BRIEF => Please output exactly the part of the records below that opens with the line containing "parameter [26:0] p_cyc_per_sec" and closes with the line containing "wire [25:0] tmp2_td_abs;", both lines included, and nothing else.

RECORDS PROVIDED =>
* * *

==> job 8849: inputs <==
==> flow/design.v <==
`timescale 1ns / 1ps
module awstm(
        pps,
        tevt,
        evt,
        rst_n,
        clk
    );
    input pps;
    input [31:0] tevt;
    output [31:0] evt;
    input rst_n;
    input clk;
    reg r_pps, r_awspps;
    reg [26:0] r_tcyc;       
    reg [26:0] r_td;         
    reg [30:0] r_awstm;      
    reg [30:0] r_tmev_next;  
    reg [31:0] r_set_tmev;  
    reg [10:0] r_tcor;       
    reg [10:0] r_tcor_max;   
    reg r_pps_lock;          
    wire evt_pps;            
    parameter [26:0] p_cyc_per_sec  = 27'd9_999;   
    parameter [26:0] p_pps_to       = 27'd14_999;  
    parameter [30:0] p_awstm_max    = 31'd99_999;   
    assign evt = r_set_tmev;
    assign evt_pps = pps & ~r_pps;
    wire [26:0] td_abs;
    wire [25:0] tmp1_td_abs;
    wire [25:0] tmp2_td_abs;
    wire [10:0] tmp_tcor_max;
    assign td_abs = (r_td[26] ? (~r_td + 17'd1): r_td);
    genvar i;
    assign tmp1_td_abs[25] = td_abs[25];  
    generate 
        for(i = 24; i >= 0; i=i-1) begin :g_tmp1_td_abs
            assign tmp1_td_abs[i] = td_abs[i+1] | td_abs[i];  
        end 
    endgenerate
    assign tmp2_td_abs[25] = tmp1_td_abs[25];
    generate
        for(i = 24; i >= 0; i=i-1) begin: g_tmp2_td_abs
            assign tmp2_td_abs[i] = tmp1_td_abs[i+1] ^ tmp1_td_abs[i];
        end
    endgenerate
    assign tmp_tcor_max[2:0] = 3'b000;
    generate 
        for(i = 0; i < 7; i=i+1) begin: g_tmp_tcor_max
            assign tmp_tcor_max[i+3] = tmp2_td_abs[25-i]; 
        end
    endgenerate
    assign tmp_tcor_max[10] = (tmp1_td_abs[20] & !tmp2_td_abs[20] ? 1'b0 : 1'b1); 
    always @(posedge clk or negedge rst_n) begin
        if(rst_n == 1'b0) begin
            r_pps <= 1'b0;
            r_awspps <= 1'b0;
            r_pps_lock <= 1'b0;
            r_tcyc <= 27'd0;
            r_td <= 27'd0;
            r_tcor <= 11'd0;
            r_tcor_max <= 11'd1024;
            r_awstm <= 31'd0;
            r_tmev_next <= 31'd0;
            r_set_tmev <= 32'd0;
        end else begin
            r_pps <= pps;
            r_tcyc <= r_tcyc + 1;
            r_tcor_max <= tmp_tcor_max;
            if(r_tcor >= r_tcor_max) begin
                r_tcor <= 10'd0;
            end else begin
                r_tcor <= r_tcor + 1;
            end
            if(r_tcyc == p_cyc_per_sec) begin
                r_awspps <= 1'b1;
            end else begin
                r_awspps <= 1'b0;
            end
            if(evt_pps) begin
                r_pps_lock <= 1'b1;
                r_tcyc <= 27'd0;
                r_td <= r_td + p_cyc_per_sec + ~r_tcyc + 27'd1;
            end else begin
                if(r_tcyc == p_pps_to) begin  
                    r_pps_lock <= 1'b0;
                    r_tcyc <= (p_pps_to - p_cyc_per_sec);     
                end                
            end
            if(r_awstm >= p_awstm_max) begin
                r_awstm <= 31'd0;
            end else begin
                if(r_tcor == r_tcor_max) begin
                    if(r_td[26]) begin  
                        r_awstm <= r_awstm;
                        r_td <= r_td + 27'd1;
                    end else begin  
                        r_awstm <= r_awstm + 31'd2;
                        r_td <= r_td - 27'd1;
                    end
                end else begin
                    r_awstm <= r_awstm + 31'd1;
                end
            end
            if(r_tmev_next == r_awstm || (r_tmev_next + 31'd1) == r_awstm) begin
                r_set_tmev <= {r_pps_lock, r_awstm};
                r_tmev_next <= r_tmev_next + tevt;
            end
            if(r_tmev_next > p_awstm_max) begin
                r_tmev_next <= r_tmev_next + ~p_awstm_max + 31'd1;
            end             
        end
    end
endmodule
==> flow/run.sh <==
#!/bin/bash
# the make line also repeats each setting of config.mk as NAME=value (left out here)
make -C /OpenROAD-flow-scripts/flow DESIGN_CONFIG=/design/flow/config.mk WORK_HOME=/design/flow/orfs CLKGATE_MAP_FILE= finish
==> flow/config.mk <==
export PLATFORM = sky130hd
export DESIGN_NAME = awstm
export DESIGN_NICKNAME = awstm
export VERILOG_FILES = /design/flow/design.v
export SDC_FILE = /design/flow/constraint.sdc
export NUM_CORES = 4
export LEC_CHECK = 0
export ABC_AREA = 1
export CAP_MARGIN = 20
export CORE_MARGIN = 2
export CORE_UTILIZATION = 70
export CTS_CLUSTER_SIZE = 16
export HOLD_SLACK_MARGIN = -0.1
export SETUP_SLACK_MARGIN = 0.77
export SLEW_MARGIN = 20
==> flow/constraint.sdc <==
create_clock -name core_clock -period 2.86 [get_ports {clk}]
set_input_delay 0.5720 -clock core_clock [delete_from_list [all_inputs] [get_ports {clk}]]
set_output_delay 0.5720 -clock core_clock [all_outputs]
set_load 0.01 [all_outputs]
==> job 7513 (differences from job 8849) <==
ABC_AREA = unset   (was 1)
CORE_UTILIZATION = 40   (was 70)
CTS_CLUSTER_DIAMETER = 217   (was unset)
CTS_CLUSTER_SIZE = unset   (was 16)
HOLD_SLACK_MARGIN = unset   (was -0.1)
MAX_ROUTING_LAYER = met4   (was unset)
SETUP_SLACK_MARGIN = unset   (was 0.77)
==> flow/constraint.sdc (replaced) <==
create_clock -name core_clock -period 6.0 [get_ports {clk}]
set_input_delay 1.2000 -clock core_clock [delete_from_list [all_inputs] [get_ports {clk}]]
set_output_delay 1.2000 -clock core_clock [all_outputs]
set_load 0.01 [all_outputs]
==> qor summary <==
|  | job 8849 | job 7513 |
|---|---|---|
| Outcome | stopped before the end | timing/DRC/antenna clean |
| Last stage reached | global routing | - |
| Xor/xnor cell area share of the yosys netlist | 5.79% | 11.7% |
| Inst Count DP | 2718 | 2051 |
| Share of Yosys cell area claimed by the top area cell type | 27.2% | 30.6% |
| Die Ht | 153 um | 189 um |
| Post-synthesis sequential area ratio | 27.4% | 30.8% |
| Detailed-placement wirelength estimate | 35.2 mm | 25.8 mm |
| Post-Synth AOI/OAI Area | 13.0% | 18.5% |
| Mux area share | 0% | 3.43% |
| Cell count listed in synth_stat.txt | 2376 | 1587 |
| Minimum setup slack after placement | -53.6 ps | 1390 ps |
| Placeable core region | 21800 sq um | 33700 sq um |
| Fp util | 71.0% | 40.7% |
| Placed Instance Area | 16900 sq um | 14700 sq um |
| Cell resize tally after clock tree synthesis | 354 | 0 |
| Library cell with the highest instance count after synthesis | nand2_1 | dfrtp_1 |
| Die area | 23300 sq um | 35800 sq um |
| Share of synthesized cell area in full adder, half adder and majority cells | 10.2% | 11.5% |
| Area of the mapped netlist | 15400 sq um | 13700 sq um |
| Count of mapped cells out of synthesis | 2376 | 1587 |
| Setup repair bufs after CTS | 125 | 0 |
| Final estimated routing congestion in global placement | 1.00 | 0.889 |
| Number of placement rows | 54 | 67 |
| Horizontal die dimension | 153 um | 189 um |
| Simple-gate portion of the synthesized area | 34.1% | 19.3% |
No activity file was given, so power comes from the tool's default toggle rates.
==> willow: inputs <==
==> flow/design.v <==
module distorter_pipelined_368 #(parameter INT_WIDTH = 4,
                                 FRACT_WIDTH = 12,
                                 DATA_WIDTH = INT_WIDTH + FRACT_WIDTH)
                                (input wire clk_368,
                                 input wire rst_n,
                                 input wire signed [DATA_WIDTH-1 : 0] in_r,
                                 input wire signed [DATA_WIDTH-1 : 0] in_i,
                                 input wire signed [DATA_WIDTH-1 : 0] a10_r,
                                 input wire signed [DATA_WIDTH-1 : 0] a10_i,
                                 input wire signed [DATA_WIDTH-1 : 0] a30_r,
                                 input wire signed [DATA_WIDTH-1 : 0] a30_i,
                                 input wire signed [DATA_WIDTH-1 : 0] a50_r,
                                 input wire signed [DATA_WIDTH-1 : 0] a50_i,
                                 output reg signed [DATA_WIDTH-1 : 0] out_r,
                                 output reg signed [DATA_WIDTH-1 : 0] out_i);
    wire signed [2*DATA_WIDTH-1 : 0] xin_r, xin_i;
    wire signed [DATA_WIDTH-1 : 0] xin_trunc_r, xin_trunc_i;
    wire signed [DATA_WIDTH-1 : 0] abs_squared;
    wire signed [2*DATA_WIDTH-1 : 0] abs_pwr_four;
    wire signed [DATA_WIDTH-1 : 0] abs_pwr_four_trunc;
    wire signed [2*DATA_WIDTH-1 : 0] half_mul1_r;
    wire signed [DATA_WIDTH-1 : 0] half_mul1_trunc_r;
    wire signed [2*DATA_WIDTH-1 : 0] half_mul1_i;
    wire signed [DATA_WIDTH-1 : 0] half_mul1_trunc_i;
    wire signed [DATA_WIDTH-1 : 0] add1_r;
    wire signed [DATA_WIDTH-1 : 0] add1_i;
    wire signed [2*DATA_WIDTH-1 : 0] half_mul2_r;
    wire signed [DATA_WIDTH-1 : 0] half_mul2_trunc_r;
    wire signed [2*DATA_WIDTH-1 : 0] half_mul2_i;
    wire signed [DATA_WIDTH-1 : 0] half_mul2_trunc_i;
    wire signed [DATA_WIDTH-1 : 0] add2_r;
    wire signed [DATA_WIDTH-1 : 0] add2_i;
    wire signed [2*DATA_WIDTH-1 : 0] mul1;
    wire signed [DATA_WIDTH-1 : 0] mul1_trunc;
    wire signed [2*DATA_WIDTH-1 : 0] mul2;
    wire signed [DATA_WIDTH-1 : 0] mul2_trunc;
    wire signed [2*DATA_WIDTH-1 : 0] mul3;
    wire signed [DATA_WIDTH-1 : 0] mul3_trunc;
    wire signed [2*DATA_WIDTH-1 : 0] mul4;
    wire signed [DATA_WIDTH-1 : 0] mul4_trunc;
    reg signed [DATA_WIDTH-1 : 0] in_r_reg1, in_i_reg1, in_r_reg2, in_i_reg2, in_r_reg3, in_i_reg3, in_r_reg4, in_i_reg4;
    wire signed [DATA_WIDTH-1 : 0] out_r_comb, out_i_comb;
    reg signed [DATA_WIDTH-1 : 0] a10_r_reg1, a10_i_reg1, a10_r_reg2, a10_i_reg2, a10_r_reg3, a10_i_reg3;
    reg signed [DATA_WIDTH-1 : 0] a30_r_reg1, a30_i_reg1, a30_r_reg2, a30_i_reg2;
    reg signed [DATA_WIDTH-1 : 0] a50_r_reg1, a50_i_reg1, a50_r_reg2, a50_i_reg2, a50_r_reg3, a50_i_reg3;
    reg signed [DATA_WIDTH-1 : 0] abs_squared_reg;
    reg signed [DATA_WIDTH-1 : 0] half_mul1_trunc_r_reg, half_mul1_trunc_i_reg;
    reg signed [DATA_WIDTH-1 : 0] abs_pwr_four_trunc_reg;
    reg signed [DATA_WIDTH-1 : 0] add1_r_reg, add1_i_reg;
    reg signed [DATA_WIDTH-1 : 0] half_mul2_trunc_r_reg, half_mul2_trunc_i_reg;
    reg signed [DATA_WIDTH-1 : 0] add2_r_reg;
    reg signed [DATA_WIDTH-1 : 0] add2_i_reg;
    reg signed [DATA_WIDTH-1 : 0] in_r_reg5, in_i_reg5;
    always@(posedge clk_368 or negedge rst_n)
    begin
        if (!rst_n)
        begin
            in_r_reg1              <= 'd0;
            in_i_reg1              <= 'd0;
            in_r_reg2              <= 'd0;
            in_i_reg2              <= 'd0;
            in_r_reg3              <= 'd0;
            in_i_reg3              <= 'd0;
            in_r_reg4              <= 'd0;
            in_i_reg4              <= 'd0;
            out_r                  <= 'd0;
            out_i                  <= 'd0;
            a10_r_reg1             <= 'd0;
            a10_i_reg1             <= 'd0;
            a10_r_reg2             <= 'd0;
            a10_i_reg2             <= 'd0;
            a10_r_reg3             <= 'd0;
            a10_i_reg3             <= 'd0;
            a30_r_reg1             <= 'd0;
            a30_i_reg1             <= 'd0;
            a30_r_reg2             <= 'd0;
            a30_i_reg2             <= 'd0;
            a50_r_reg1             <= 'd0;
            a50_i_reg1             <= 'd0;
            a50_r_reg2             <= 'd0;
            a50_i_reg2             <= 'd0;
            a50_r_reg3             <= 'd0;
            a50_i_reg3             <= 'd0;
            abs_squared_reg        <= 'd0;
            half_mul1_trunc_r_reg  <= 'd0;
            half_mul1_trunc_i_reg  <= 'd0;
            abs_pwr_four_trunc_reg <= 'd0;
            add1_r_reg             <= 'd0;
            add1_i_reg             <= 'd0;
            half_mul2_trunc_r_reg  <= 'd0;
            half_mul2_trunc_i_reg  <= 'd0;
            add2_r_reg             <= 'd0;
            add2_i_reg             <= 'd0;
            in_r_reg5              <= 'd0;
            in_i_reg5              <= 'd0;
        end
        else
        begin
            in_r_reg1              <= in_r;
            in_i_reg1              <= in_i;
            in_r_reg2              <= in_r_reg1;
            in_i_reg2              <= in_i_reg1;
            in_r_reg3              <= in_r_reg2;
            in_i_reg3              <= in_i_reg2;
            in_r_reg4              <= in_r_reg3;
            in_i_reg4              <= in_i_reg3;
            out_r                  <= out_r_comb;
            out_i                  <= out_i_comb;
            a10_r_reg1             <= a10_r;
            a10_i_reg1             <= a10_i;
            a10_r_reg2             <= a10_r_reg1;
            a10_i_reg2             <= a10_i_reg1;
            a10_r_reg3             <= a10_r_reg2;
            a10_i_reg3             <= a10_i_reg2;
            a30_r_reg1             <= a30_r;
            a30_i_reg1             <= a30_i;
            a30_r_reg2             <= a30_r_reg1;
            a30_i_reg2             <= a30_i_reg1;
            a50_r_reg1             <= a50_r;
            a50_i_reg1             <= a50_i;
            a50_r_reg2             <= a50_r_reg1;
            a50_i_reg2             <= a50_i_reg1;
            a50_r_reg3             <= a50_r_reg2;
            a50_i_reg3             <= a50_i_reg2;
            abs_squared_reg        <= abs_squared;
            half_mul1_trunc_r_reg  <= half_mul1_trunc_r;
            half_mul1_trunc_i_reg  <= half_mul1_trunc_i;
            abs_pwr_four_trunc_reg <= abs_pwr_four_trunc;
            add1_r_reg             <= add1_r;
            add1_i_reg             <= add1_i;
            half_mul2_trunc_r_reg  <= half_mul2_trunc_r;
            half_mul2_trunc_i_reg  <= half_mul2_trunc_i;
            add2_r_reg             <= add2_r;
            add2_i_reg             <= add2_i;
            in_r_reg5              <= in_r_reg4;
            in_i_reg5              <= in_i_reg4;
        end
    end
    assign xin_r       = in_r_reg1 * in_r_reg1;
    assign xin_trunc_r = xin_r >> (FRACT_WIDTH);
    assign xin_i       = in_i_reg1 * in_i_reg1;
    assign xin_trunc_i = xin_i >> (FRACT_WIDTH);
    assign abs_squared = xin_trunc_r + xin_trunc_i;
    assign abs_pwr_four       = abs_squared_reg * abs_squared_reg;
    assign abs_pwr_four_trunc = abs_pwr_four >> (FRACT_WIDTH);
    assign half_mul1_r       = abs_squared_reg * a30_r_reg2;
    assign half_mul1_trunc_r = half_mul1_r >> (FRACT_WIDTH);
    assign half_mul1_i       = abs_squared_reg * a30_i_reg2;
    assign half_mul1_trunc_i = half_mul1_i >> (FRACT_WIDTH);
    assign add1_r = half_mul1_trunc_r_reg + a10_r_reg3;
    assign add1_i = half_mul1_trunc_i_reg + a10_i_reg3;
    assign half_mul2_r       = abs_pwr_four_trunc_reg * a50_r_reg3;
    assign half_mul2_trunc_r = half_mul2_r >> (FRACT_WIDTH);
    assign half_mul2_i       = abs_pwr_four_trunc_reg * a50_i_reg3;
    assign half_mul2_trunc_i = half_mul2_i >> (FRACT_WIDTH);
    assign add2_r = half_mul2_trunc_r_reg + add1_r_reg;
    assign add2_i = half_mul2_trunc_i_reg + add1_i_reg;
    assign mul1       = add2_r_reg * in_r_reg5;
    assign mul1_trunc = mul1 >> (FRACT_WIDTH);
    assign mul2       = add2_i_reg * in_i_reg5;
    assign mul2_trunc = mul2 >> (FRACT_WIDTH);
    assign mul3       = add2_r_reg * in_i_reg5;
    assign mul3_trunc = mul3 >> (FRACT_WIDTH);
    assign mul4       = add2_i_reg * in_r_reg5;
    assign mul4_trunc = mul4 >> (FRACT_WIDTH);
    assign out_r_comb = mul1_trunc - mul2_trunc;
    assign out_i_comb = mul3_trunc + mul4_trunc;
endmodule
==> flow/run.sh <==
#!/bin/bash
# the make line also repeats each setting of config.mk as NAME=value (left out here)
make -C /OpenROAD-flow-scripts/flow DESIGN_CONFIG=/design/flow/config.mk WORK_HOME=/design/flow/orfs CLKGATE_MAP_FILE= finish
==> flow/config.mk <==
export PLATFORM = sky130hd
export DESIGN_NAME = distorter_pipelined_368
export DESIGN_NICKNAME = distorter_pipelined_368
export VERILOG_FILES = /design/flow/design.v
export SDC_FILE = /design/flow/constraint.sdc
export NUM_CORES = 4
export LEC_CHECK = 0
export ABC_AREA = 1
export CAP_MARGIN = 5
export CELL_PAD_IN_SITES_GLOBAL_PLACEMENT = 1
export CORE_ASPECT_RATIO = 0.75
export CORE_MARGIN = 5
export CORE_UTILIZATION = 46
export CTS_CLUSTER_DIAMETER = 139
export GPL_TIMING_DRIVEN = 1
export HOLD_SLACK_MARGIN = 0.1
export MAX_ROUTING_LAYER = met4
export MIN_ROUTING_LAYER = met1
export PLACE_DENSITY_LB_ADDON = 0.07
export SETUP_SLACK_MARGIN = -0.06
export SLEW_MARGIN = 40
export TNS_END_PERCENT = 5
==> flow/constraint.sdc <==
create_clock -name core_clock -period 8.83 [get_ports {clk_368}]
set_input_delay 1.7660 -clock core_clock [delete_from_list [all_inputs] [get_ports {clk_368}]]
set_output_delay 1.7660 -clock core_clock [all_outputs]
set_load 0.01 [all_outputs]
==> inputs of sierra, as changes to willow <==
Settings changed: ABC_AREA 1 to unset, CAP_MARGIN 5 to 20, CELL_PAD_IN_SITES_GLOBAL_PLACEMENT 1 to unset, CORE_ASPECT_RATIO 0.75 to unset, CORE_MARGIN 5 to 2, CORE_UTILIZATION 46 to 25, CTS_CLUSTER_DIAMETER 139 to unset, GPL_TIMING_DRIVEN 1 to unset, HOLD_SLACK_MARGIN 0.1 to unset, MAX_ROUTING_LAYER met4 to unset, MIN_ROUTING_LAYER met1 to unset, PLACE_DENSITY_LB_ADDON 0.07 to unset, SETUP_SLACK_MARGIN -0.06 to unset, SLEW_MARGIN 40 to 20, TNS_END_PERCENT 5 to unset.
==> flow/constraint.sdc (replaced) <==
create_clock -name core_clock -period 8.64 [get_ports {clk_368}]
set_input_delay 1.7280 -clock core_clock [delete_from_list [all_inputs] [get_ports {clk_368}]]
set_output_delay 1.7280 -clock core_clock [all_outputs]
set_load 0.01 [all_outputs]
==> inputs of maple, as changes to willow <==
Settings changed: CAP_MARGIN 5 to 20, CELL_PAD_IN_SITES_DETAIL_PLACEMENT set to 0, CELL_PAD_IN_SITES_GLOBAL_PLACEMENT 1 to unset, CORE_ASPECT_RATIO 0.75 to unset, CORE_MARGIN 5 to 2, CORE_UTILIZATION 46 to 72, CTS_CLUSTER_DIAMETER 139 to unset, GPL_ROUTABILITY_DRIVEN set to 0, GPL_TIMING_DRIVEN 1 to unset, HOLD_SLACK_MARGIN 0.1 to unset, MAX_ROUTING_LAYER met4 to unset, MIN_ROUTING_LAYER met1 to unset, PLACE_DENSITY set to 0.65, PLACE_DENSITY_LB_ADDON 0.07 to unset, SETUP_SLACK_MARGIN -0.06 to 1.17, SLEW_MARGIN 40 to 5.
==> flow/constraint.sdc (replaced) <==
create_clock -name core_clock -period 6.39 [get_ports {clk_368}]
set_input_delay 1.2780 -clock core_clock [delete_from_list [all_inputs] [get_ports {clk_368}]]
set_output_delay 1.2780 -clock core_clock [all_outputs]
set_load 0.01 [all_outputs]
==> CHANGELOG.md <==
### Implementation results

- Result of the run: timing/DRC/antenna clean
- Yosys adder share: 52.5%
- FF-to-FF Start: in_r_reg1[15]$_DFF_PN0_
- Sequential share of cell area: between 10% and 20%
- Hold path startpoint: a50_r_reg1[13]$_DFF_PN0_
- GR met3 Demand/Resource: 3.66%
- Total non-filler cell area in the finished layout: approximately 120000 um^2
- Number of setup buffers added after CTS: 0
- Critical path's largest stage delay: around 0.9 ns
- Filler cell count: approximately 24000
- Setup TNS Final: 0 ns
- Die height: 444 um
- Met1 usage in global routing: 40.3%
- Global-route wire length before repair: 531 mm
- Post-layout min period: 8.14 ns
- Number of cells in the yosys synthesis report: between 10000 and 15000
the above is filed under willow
--
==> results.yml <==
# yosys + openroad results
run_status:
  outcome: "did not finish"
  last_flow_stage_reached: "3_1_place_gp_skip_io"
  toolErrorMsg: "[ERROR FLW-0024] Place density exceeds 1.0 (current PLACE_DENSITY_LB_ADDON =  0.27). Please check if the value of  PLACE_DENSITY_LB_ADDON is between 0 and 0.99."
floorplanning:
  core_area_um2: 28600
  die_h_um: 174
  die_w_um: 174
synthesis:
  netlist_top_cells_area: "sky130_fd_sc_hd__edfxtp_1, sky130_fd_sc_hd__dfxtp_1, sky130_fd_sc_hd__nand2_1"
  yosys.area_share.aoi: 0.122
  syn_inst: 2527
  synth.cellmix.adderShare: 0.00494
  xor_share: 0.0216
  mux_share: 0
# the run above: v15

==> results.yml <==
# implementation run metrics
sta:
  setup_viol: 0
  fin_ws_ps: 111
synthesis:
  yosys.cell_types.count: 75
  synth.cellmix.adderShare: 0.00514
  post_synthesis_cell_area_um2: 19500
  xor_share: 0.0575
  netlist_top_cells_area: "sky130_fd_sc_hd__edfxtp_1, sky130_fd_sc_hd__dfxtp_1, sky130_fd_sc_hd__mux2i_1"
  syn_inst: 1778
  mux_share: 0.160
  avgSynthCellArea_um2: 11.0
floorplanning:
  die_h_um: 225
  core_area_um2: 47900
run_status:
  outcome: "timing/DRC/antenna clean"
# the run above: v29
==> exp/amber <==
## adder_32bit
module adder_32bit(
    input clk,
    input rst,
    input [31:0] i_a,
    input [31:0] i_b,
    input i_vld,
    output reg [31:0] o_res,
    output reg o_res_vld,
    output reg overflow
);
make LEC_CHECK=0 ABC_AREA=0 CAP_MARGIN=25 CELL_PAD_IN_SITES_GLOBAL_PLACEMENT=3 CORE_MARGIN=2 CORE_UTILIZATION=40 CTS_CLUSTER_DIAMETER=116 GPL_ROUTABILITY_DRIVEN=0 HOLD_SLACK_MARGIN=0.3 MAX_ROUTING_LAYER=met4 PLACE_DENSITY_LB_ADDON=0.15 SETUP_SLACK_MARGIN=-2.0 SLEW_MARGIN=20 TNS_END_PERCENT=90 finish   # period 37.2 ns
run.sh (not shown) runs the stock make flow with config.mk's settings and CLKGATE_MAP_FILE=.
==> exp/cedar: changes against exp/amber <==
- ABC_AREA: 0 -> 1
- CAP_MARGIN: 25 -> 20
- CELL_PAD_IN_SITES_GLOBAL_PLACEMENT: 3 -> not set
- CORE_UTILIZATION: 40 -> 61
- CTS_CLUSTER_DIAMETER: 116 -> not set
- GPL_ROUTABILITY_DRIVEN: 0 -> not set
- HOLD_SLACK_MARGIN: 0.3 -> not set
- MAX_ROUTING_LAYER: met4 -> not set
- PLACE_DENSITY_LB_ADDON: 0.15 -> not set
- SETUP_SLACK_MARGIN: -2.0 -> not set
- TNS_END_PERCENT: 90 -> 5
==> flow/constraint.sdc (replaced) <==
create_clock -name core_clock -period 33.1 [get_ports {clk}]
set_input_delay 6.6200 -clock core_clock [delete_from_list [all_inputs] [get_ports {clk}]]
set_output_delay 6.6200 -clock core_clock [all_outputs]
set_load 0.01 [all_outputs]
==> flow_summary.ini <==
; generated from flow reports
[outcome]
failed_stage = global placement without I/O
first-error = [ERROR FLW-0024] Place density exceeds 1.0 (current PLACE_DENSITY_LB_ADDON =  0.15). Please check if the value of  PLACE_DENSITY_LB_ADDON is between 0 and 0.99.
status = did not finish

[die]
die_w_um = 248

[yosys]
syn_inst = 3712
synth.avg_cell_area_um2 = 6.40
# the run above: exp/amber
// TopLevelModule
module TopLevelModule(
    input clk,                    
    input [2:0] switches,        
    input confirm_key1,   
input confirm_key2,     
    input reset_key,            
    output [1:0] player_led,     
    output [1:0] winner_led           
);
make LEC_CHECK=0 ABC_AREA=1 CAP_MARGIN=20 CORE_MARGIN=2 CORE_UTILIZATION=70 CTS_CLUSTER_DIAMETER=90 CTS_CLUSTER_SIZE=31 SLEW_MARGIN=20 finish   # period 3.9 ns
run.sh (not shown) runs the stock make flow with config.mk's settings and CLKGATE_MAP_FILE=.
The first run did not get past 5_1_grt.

ANSWER BELOW =>
    parameter [26:0] p_cyc_per_sec  = 27'd9_999;   
    parameter [26:0] p_pps_to       = 27'd14_999;  
    parameter [30:0] p_awstm_max    = 31'd99_999;   
    assign evt = r_set_tmev;
    assign evt_pps = pps & ~r_pps;
    wire [26:0] td_abs;
    wire [25:0] tmp1_td_abs;
    wire [25:0] tmp2_td_abs;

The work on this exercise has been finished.